While lots of American kids are frequent smackers, French children tend to meet most of their nutritional needs through three daily meals and one snack. They sit at the table with their families to eat dinner, often set up with a tablecloth and the kind of “nice” dishes that many Americans tend to keep away from their kids.

Even school lunch tends to involve four courses served restaurant-style at a table, and a minimum of 30 minutes to dine in order to ensure that they eat well.

Karen Le Billon, a Canadian who moved with her family to France and wrote a book about her experience, told the BBC that training kids to savour their food this way also limits the phenomenon of picky eaters: “The French believe that taste is a skill that can be acquired . . . They believe that children can learn to eat, and like, all kinds of food.”

Rather than telling a child that a type of food is nutritious or that they have to eat it, says Le Billon, a French parent is more likely to encourage a child to try it because it tastes good.

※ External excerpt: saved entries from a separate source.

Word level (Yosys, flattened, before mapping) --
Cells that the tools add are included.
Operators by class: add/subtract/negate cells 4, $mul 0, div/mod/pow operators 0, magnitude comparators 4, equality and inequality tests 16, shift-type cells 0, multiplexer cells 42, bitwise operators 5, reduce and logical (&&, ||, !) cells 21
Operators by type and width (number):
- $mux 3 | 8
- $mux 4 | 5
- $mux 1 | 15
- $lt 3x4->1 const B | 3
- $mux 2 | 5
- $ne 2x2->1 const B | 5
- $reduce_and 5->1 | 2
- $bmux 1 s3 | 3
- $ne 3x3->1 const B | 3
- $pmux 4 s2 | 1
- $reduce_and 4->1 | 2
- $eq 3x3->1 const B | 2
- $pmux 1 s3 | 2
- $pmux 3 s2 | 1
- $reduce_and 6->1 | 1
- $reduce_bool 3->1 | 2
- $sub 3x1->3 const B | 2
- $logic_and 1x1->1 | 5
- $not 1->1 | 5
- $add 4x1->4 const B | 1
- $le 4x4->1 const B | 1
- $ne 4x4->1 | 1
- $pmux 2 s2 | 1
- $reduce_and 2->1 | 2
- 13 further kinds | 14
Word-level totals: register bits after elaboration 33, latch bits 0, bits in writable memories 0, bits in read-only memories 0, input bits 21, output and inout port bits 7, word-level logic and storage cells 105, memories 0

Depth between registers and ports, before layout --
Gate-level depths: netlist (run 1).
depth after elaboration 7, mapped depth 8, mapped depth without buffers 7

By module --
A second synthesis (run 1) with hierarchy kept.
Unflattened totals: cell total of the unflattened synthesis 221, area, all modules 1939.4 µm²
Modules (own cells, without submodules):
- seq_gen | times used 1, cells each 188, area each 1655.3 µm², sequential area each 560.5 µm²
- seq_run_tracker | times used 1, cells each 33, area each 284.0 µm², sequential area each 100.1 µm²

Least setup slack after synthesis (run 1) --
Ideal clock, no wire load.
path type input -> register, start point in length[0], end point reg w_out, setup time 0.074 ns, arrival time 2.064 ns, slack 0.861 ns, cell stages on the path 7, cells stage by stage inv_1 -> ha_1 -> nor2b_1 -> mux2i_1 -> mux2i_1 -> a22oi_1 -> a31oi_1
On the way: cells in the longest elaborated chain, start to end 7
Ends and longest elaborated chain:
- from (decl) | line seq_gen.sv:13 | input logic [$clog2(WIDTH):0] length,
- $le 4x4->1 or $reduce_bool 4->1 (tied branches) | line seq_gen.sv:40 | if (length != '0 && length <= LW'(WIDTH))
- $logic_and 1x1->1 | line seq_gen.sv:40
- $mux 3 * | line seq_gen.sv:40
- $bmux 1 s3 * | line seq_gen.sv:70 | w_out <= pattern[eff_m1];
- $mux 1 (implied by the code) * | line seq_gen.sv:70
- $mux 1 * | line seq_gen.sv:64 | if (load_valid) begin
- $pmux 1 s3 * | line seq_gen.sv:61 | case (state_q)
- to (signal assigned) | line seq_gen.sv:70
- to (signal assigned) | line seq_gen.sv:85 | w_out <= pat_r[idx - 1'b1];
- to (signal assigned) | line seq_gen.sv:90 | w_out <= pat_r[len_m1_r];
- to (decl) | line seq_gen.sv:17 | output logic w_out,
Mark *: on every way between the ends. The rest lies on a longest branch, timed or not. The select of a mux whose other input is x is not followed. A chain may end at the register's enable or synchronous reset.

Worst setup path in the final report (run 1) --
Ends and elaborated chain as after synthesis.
<file path="config.mk">
export PLATFORM = sky130hd
export DESIGN_NAME = fetch_unit
export DESIGN_NICKNAME = d
export VERILOG_FILES = /design/src/rtl/fetch_unit.sv
export SDC_FILE = /design/constraint.sdc
export NUM_CORES = 1
export LEC_CHECK = 0
export CAP_MARGIN = 10
export CELL_PAD_IN_SITES_DETAIL_PLACEMENT = 1
export CELL_PAD_IN_SITES_GLOBAL_PLACEMENT = 1
export CORE_AREA = 10 10 120 122
export CTS_BUF_LIST = sky130_fd_sc_hd__clkbuf_2
export CTS_CLUSTER_SIZE = 40
export DETAILED_ROUTE_END_ITERATION = 6
export DIE_AREA = 0 0 130 132
export DONT_BUFFER_PORTS = 1
export PLACE_DENSITY = 0.67
export RECOVER_POWER = 100
export SYNTH_ARGS = -nofsm -noshare
export SYNTH_HDL_FRONTEND = slang
export SYNTH_SLANG_ARGS = --single-unit
</file>
<file path="constraint.sdc">
create_clock -name CLK_SYS -period 3.1 [get_ports CLK_SYS]
set_input_delay 0.31 -clock CLK_SYS [delete_from_list [all_inputs] [get_ports CLK_SYS]]
set_output_delay 0.31 -clock CLK_SYS [all_outputs]
set_load 0.02 [all_outputs]
</file>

7. Italian kids tend to go to bed really late.

It’s not unusual to see a family pushing a stroller around the piazza at 8, 9 or even 10 o’clock at night. Italians dine late, and, like their French counterparts, often dine together as a whole family, even when it means some of the younger members end up conked out in their parents’ laps before the evening is over.

American parents spend so much time fretting about their children’s sleep habits that it’s spawned a whole industry of sleep consultants who promise to help train babies and young kids in order to give parents their nights back.

Of course, kids do need a solid amount of sleep for their health and growth. While there is at least one study showing that Italian kids get less sleep overall than kids in other countries up until age 6, researchers also found that the “sleep hygiene” (routines and an environment conducive to uninterrupted sleep) of Italian teens was significantly better than that of American adolescents.

In lots of other countries, it's common for many different relatives to care for young children.
Hill Street Studios via Getty Images
In lots of other countries, it's common for many different relatives to care for young children.

8. It’s common for Indian children to be cared for by a number of generations within a family.

The individualist, every-nuclear-family-to-itself approach to parenting that is so common in America is far from the norm in many other places where there is a more collectivist philosophy to caregiving.

In a study of Indian families spanning decades, anthropologist Susan Seymour recognized the practice of “multiple childcare, as as opposed to exclusive mothering we see in the United States.”

Instead of being tended to all day by a nursing mother, the Indian babies Seymour observed would be passed from one relative to another — including younger family members — so that the mom could attend to her other obligations.

“Children grow up in extended households,” Seymour told HuffPost. She described “relatives coming and going,” and “plenty of people to take care of them.”

Knowing that this model existed in other parts of the world gave Seymour the confidence to return to work when she had her own children in the U.S.

Whether you’re leaving a baby with grandmothers and cousins or day care providers and babysitters, there’s no reason to think that not staying home with them constantly does any harm to a child’s attachment or development.

In other words, working moms should drop any guilt they’ve been carrying and embrace multiple caregiving as normal and healthy.

9. Fathers from the Aka tribe do nearly half of the caregiving.

Across the world, the sight of women tending to the needs of young children is ubiquitous. But, there is precedent for men taking on a significant portion of the child care duties. In the nomadic Aka tribe of central Africa, anthropologists have observed that fathers spend 47% of their time within arms’ reach of their infants.

Roles are interchangeable and flexible. Aka women also hunt while the men do the cooking, and vice versa.

Although the tribe’s top leadership roles go to men, it is also not unusual to catch sight of an Aka baby suckling for comfort (not milk, obviously) at its father’s nipple.